TO DO:
Count the lines in the entries that contain "signal". Say the number and nothing more.

*** DATA SUPPLIED ***

===== src/rtl/alu_wb_stage_pkg.sv =====
`default_nettype none
// ============================================================================
//  Module      : alu_wb_stage_pkg
//  Description : Shared CPU definitions (branch-type encodings) used by the
//                decoder and the write-back stage.
//  Revision    : 1.0 - initial release
// ============================================================================
package alu_wb_stage_pkg;

    typedef enum logic [1:0] {
        BR_NONE = 2'b00,
        BR_Z    = 2'b01,
        BR_N    = 2'b10,
        BR_JUMP = 2'b11
    } br_type_e;

endpackage
`default_nettype wire


===== src/rtl/alu_wb_stage_if.sv =====
`default_nettype none
// ============================================================================
//  Module      : alu_wb_stage_if
//  Description : EX-to-WB bundle, pipeline control and write-back/redirect
//                outputs of the write-back stage.
//  Revision    : 1.0 - initial release
// ============================================================================
interface alu_wb_stage_if #(
    parameter int DATA_W = 32,
    parameter int RA_W   = 6
);
    import alu_wb_stage_pkg::*;

    logic              ex_valid;
    logic [DATA_W-1:0] ex_alu_out;
    logic              ex_zero;
    logic              ex_neg;
    logic [DATA_W-1:0] ex_mem_rdata;
    logic              ex_mem_to_reg;
    logic              ex_reg_write;
    logic [RA_W-1:0]   ex_rd;
    logic              ex_flag_upd;
    br_type_e          ex_br_type;
    logic [DATA_W-1:0] ex_br_target;
    logic              stall;
    logic              flush;

    logic              wb_valid;
    logic              wb_reg_write;
    logic [RA_W-1:0]   wb_rd;
    logic [DATA_W-1:0] wb_data;
    logic              flag_z;
    logic              flag_n;
    logic              br_taken;
    logic [DATA_W-1:0] br_target;

    modport master (
        output ex_valid, ex_alu_out, ex_zero, ex_neg, ex_mem_rdata,
               ex_mem_to_reg, ex_reg_write, ex_rd, ex_flag_upd,
               ex_br_type, ex_br_target, stall, flush,
        input  wb_valid, wb_reg_write, wb_rd, wb_data,
               flag_z, flag_n, br_taken, br_target
    );

    modport slave (
        input  ex_valid, ex_alu_out, ex_zero, ex_neg, ex_mem_rdata,
               ex_mem_to_reg, ex_reg_write, ex_rd, ex_flag_upd,
               ex_br_type, ex_br_target, stall, flush,
        output wb_valid, wb_reg_write, wb_rd, wb_data,
               flag_z, flag_n, br_taken, br_target
    );

endinterface
`default_nettype wire


===== src/rtl/alu_wb_stage_br_resolve.sv =====
`default_nettype none
// ============================================================================
//  Module      : br_resolve
//  Description : Combinational branch decision from branch type and flags.
//  Revision    : 1.0 - initial release
// ============================================================================
module br_resolve
    import alu_wb_stage_pkg::*;
(
    input  br_type_e i_br_type,
    input  logic     i_flag_z,
    input  logic     i_flag_n,
    output logic     o_taken
);

    always_comb begin
        o_taken = 1'b0;
        case (i_br_type)
            BR_NONE: o_taken = 1'b0;
            BR_Z:    o_taken = i_flag_z;
            BR_N:    o_taken = i_flag_n;
            BR_JUMP: o_taken = 1'b1;
        endcase
    end

endmodule
`default_nettype wire


===== src/rtl/alu_wb_stage.sv =====
`default_nettype none
// ============================================================================
//  Module      : alu_wb_stage
//  Description : One-cycle ALU/memory write-back stage with Z/N flag register
//                and registered PC redirect.
//  Revision    : 1.0 - initial release
// ============================================================================
module alu_wb_stage
    import alu_wb_stage_pkg::*;
#(
    parameter int DATA_W = 32,
    parameter int RA_W   = 6
) (
    input  wire            clk,
    input  wire            rst_n,
    alu_wb_stage_if.slave  bus
);

    logic              w_capture;
    logic              w_live;
    logic              w_taken;
    logic [DATA_W-1:0] w_wb_data;

    logic              r_wb_valid;
    logic              r_wb_reg_write;
    logic [RA_W-1:0]   r_wb_rd;
    logic [DATA_W-1:0] r_wb_data;
    logic              r_flag_z;
    logic              r_flag_n;
    logic              r_br_taken;
    logic [DATA_W-1:0] r_br_target;

    // Flush overrides stall so that a bubble is always loaded when killing.
    assign w_capture = ~bus.stall | bus.flush;
    assign w_live    = bus.ex_valid & ~bus.flush;
    assign w_wb_data = bus.ex_mem_to_reg ? bus.ex_mem_rdata : bus.ex_alu_out;

    // Decision reads the held flag register, not this instruction's flags.
    br_resolve u_br_resolve (
        .i_br_type (bus.ex_br_type),
        .i_flag_z  (r_flag_z),
        .i_flag_n  (r_flag_n),
        .o_taken   (w_taken)
    );

    always_ff @(posedge clk or negedge rst_n) begin
        if (!rst_n) begin
            r_wb_valid     <= 1'b0;
            r_wb_reg_write <= 1'b0;
            r_wb_rd        <= '0;
            r_wb_data      <= '0;
            r_flag_z       <= 1'b0;
            r_flag_n       <= 1'b0;
            r_br_taken     <= 1'b0;
            r_br_target    <= '0;
        end else if (w_capture) begin
            r_wb_valid     <= w_live;
            r_wb_reg_write <= w_live & bus.ex_reg_write;
            r_wb_rd        <= bus.ex_rd;
            r_wb_data      <= w_wb_data;
            r_br_taken     <= w_live & w_taken;
            r_br_target    <= bus.ex_br_target;
            if (w_live && bus.ex_flag_upd) begin
                r_flag_z <= bus.ex_zero;
                r_flag_n <= bus.ex_neg;
            end
        end
    end

    assign bus.wb_valid     = r_wb_valid;
    assign bus.wb_reg_write = r_wb_reg_write;
    assign bus.wb_rd        = r_wb_rd;
    assign bus.wb_data      = r_wb_data;
    assign bus.flag_z       = r_flag_z;
    assign bus.flag_n       = r_flag_n;
    assign bus.br_taken     = r_br_taken;
    assign bus.br_target    = r_br_target;

endmodule
`default_nettype wire


===== src/flat_wrapper.sv =====
// flat-port wrapper written by rule: the top's interface ports become plain ports
module alu_wb_stage_flat import alu_wb_stage_pkg::*;
#(
    parameter int DATA_W = 32,
    parameter int RA_W   = 6
)
  (clk, rst_n, bus_ex_valid, bus_ex_alu_out, bus_ex_zero, bus_ex_neg, bus_ex_mem_rdata, bus_ex_mem_to_reg, bus_ex_reg_write, bus_ex_rd, bus_ex_flag_upd, bus_ex_br_type, bus_ex_br_target, bus_stall, bus_flush, bus_wb_valid, bus_wb_reg_write, bus_wb_rd, bus_wb_data, bus_flag_z, bus_flag_n, bus_br_taken, bus_br_target);
  alu_wb_stage_if #(.DATA_W(DATA_W), .RA_W(RA_W)) bus_i ();
  input  wire clk;
  input  wire rst_n;
  input wire logic [$bits(bus_i.ex_valid)-1:0] bus_ex_valid;
  input wire logic [$bits(bus_i.ex_alu_out)-1:0] bus_ex_alu_out;
  input wire logic [$bits(bus_i.ex_zero)-1:0] bus_ex_zero;
  input wire logic [$bits(bus_i.ex_neg)-1:0] bus_ex_neg;
  input wire logic [$bits(bus_i.ex_mem_rdata)-1:0] bus_ex_mem_rdata;
  input wire logic [$bits(bus_i.ex_mem_to_reg)-1:0] bus_ex_mem_to_reg;
  input wire logic [$bits(bus_i.ex_reg_write)-1:0] bus_ex_reg_write;
  input wire logic [$bits(bus_i.ex_rd)-1:0] bus_ex_rd;
  input wire logic [$bits(bus_i.ex_flag_upd)-1:0] bus_ex_flag_upd;
  input wire logic [$bits(bus_i.ex_br_type)-1:0] bus_ex_br_type;
  input wire logic [$bits(bus_i.ex_br_target)-1:0] bus_ex_br_target;
  input wire logic [$bits(bus_i.stall)-1:0] bus_stall;
  input wire logic [$bits(bus_i.flush)-1:0] bus_flush;
  output wire logic [$bits(bus_i.wb_valid)-1:0] bus_wb_valid;
  output wire logic [$bits(bus_i.wb_reg_write)-1:0] bus_wb_reg_write;
  output wire logic [$bits(bus_i.wb_rd)-1:0] bus_wb_rd;
  output wire logic [$bits(bus_i.wb_data)-1:0] bus_wb_data;
  output wire logic [$bits(bus_i.flag_z)-1:0] bus_flag_z;
  output wire logic [$bits(bus_i.flag_n)-1:0] bus_flag_n;
  output wire logic [$bits(bus_i.br_taken)-1:0] bus_br_taken;
  output wire logic [$bits(bus_i.br_target)-1:0] bus_br_target;
  assign bus_i.ex_valid = bus_ex_valid;
  assign bus_i.ex_alu_out = bus_ex_alu_out;
  assign bus_i.ex_zero = bus_ex_zero;
  assign bus_i.ex_neg = bus_ex_neg;
  assign bus_i.ex_mem_rdata = bus_ex_mem_rdata;
  assign bus_i.ex_mem_to_reg = bus_ex_mem_to_reg;
  assign bus_i.ex_reg_write = bus_ex_reg_write;
  assign bus_i.ex_rd = bus_ex_rd;
  assign bus_i.ex_flag_upd = bus_ex_flag_upd;
  assign bus_i.ex_br_type = bus_ex_br_type;
  assign bus_i.ex_br_target = bus_ex_br_target;
  assign bus_i.stall = bus_stall;
  assign bus_i.flush = bus_flush;
  assign bus_wb_valid = bus_i.wb_valid;
  assign bus_wb_reg_write = bus_i.wb_reg_write;
  assign bus_wb_rd = bus_i.wb_rd;
  assign bus_wb_data = bus_i.wb_data;
  assign bus_flag_z = bus_i.flag_z;
  assign bus_flag_n = bus_i.flag_n;
  assign bus_br_taken = bus_i.br_taken;
  assign bus_br_target = bus_i.br_target;
  alu_wb_stage #(.DATA_W(DATA_W), .RA_W(RA_W)) u_core (.clk(clk), .rst_n(rst_n), .bus(bus_i));
endmodule

===== config.mk =====
export PLATFORM = sky130hd
export DESIGN_NAME = alu_wb_stage_flat
export DESIGN_NICKNAME = d
export VERILOG_FILES = /design/src/rtl/alu_wb_stage_pkg.sv /design/src/rtl/alu_wb_stage_if.sv /design/src/rtl/alu_wb_stage_br_resolve.sv /design/src/rtl/alu_wb_stage.sv /design/src/flat_wrapper.sv
export SDC_FILE = /design/constraint.sdc
export NUM_CORES = 1
export LEC_CHECK = 0
export ABC_CLOCK_PERIOD_IN_PS = 2350
export CAP_MARGIN = 10
export CORE_UTILIZATION = 40
export CTS_CLUSTER_SIZE = 25
export DETAILED_ROUTE_END_ITERATION = 12
export GPL_TIMING_DRIVEN = 0
export PLACE_DENSITY_LB_ADDON = 0.05
export SLEW_MARGIN = 10
export SYNTH_ARGS = -nofsm -noshare
export SYNTH_HDL_FRONTEND = slang
export SYNTH_SLANG_ARGS = --single-unit

===== constraint.sdc =====
create_clock -name clk -period 2.35 [get_ports clk]
set_clock_uncertainty 0.2 [all_clocks]
set_input_delay 0.235 -clock clk [delete_from_list [all_inputs] [get_ports clk]]
set_output_delay 0.235 -clock clk [all_outputs]
set_load 0.01 [all_outputs]

; After elaboration in Yosys (flattened, before gate mapping)
; Cells that the tools add are included.
[word_totals]
elab_cells = 22
ff_bits = 75
[op_classes]
eq_ne = 3
n_reduce_logical = 3
muxes = 2
n_bitwise = 6
[ops]
columns = cell, count
row1 = 2-to-1 mux 32 bit, 1
row2 = "equality test 2 bit, second input constant", 2
row3 = one-hot mux 1 bit (4 select lines), 1
row4 = AND 1 bit, 3
row5 = "equality test 2 x 1 -> 1 bit, second input constant", 1
row6 = logical NOT 2 bit, 1
row7 = inverter 1 bit, 2
row8 = AND reduction 2 bit, 1
row9 = logical AND 1 bit, 1
row10 = bitwise OR 1 bit, 1

; Logic depth before layout (Yosys ltp)
[depth]
word_depth = 4
mapped_depth = 4
depth_no_buf = 2

; Hierarchy
; A second synthesis with hierarchy kept.
[unflattened]
cells_unflattened = 204
area_unflattened_um2 = 3584.7
[by_module_without_submodules]
columns = mod, instances, cells_per_inst, area_per_inst_um2
row1 = alu_wb_stage, 1, 201, 3572.2
row2 = br_resolve, 1, 3, 12.5

; Least setup slack after synthesis
; OpenSTA, ideal clock, no wires.
[synth_path]
kind = input port to flip-flop
start = input port bus_ex_mem_to_reg
end = register u_core.r_wb_data[10], in the netlist u_core.bus.wb_data[10]
stages = 4
setup_slack_ns = 0.998
arrival_time_ns = 1.027
required_ns = 2.025
cell_sequence = buf_6 -> buf_6 -> mux2_2 -> mux2_4
[synth_between]
elab_chain_cells = 1
[synth_rtl]
columns = item, line
row1 = start: declaration, flat_wrapper.sv:16  ; input wire logic [$bits(bus_i.ex_mem_to_reg)-1:0] bus_ex_mem_to_reg;
row2 = 2-to-1 mux 32 bit, alu_wb_stage.sv:36  ; assign w_wb_data = bus.ex_mem_to_reg ? bus.ex_mem_rdata : bus.ex_alu_out;
row3 = end signal: assignment, alu_wb_stage.sv:60  ; r_wb_data <= w_wb_data;
row4 = end: declaration, alu_wb_stage.sv:27  ; logic [DATA_W-1:0] r_wb_data;
; Every way passes these cells.
; A chain may end at the register's enable or synchronous reset.

; Worst setup path in the final report
[layout_path]
start = register u_core.r_br_target[4], in the netlist u_core.bus.br_target[4]
end = output port bus_br_target[4]
[layout_rtl]
columns = item, line
row1 = start: declaration, alu_wb_stage.sv:31  ; logic [DATA_W-1:0] r_br_target;
row2 = start signal: assignment, alu_wb_stage.sv:62  ; r_br_target <= bus.ex_br_target;
row3 = end: declaration, flat_wrapper.sv:31  ; output wire logic [$bits(bus_i.br_target)-1:0] bus_br_target;
; No word-level cell between the ends.

==> results.sh <==
export IMPL_maxCapViolations=0
export IMPL_die_area_um2=9338
export IMPL_min_path_type="input pin to register"
export IMPL_syn_instance_count=203
export IMPL_max_freq_mhz=588.9
export IMPL_setup_viol=0
export IMPL_cts_sinks=75
export IMPL_place_area_um2=5607
export IMPL_cts_tree="yes"
export IMPL_clockBufferDepth=2
export IMPL_area_growth_pct=63.53
export IMPL_startpoint="u_core.bus.br_target[4]$_DFFE_PN0P_"
export IMPL_power_mw=3.572
export IMPL_syn_nets=317
export IMPL_grt_pass1_wl_um=13810
export IMPL_grt_pass1_vias=2733
export IMPL_slew_violations=0
export IMPL_ir_drop_mv=0.3721
export IMPL_ys_types=14
export IMPL_drc=0
export IMPL_numPortBuffers=187
export IMPL_criticalPathCategory="register to output pin"
export IMPL_pre_cts_slack_ns=0.4049
export IMPL_wirelength_um=8242
export IMPL_nNetsFinal=517
export IMPL_ys_seq_elements=75
export IMPL_drtPass1Iterations=4
export IMPL_drive_gt1_share_pct=32.35
export IMPL_fillers=658
export IMPL_crit_arrival_ns=1.26
export IMPL_regArea_um2=1877
export IMPL_setup_ws_ns=0.6520
export IMPL_cp_cell_sequence="clkdlybuf4s50_1"
export IMPL_path_delay_family="buffers and inverters"
export IMPL_fp_coreArea_um2=8678
export IMPL_startpoint_type="register"
export IMPL_io_pins=189
export IMPL_avgSynthCellArea_um2=17.65
export IMPL_final_common_cell="clkdlybuf4s50_1"
export IMPL_r2r_start="u_core.bus.flag_z$_DFFE_PN0P_"
export IMPL_cpPeakStageDelay_ns=0.57
export IMPL_start_util_pct=41.28
export IMPL_post_route_period_util_pct=72.26
export IMPL_worstMarginPinSlew_ns=0.4446
export IMPL_hp_start="bus_ex_mem_to_reg"
export IMPL_syn_cell_area_um2=3582
export IMPL_min_period_ns=1.698
export IMPL_final_cell_mix="clkdlybuf4s50_1, dfrtp_1, mux2_4"
export IMPL_multi_input_area_um2=1509
export IMPL_diodes=0
export IMPL_ant_nets=0
export IMPL_cts_resized=0
export IMPL_rsz0062_at_grt="false"
export IMPL_clkTransAtPathRegs_ns=0.07
export IMPL_worst_setup_path_end_kind="output pin"
export IMPL_drtIter0Drc=41
export IMPL_p_per_area_nw_per_um2=609.8
export IMPL_die_w_um=96.64
export IMPL_dieHeight_um=96.64
export IMPL_cp_slowest_cell="clkdlybuf4s50_1"
export IMPL_antenna_found_initial=0
export IMPL_relSlewSlack_pct=70.36
export IMPL_vias=2418
export IMPL_ys_seq_area_share_pct=52.39
export IMPL_routedWlPerCell_um=15.97
export IMPL_status="complete, no violations"
export IMPL_clock_tree_root_cell="clkbuf_8"
export IMPL_clock_latency_ns=0.34
export IMPL_required_ns=1.91
export IMPL_grt_max_degree=43
export IMPL_cts_made_buffers=9
export IMPL_critical_path_max_fanout=2
export IMPL_place_hpwl_um=6188
export IMPL_critPathBufInv=1
export IMPL_cts_htree_levels=3
export IMPL_grtUsageTotal_pct=18.58
export IMPL_gp_congestion=0.7071
export IMPL_yosysWarningCount=0
export IMPL_fin_area_um2=5858
export IMPL_leakage_nw=2.627
export IMPL_vias_per_cell=4.686
export IMPL_rows=34
export IMPL_hold_violations=0
export IMPL_globalRouteOverflowTotal=0
state kept, by name, summed over array words and instances, names as in the netlist:
signal / count
u_core.bus.wb_data: 32
u_core.bus.wb_valid: 1
u_core.bus.br_target: 32
u_core.bus.wb_rd: 6
u_core.bus.flag_z: 1
u_core.bus.flag_n: 1
u_core.bus.wb_reg_write: 1
u_core.bus.br_taken: 1
per-stage QoR:
| stage | setup TNS (ns) | util [%] | instances | hold WS [ns] |
|---|---|---|---|---|
| 3_5_place_dp | 0 | 64.61 | 499 | 0.01932 |
| 4_1_cts | 0 | 67.50 | 516 | 0.1040 |
| 6_report | 0 | 67.50 | 516 | 0.1123 |
| 5_1_grt | 0 | 67.50 | 516 | 0.1051 |
| 3_3_place_gp | -136.69 | 64.40 | 498 | 0.2918 |
| 2_1_floorplan | 0 | - | 203 | -0.2606 |
logic make-up (layout without fill, tap and decap cells):
group | after synthesis | after routing | synth area share, %
muxes | 104 | 104 | 40.03
buffers and inverters | 12 | 217 | 5.484
and+or+nand+nor | 7 | 7 | 1.222
AOI/OAI and AO/OA | 5 | 5 | 0.8732
DFF | 75 | 75 | 52.39
path summary, 6_finish.rpt:
path	end	slack, ns	cells past startpoint
worst min register to register	u_core.bus.wb_data[13]$_DFFE_PN0P_	0.31	1
worst min-delay path	u_core.bus.wb_data[31]$_DFFE_PN0P_	0.11	3
worst max register to register	u_core.bus.br_taken$_DFFE_PN0P_	1.32	2
max in group asynchronous	u_core.bus.br_target[17]$_DFFE_PN0P_	1.18	3
min in group asynchronous	u_core.bus.wb_data[8]$_DFFE_PN0P_	0.19	2
worst max-delay path	bus_br_target[4]	0.65	1
cell usage after synthesis (all sizes together):
library cell | n | area, um^2
dfrtp | 75 | 1877
nand2 | 3 | 11.26
a22oi | 1 | 7.510
nand2b | 2 | 12.51
mux2 | 104 | 1434
a21oi | 2 | 10.01
and4bb | 1 | 12.51
o21ai | 1 | 5.000
buf | 12 | 196.4
a221oi | 1 | 8.760
nand3b | 1 | 7.510
cell type report:
class / instances / area share, %
Timing Repair Buffer: 189 / 32.42
Sequential cell: 75 / 32.04
Multi-Input combinational cell: 116 / 25.76
Buffer: 12 / 3.353
Clock buffer: 11 / 2.414
Tap cell: 108 / 2.307
Clock inverter: 5 / 1.709
where the power goes:
part	internal (mW)	switching, mW
sequential	1.42	0.0701
combinational	0.623	0.273
clock	0.732	0.459
timing repair:
item,in CTS,in global routing
hold buffers,1,0
setup buffers,0,0
endpoints found under the hold margin,33,0
layer usage:
metal	track usage, %	up-vias	share of wire (%)
met5	0	-	0
met2	30.77	103	48
met4	7.233	0	2.2
li1	-	1125	-
met1	22.05	1176	42
met3	6.647	14	8.1
Note: power is estimated with default switching activity, not from simulation.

*** End of DATA SUPPLIED ***

SOLUTION FOR THIS PROBLEM:
3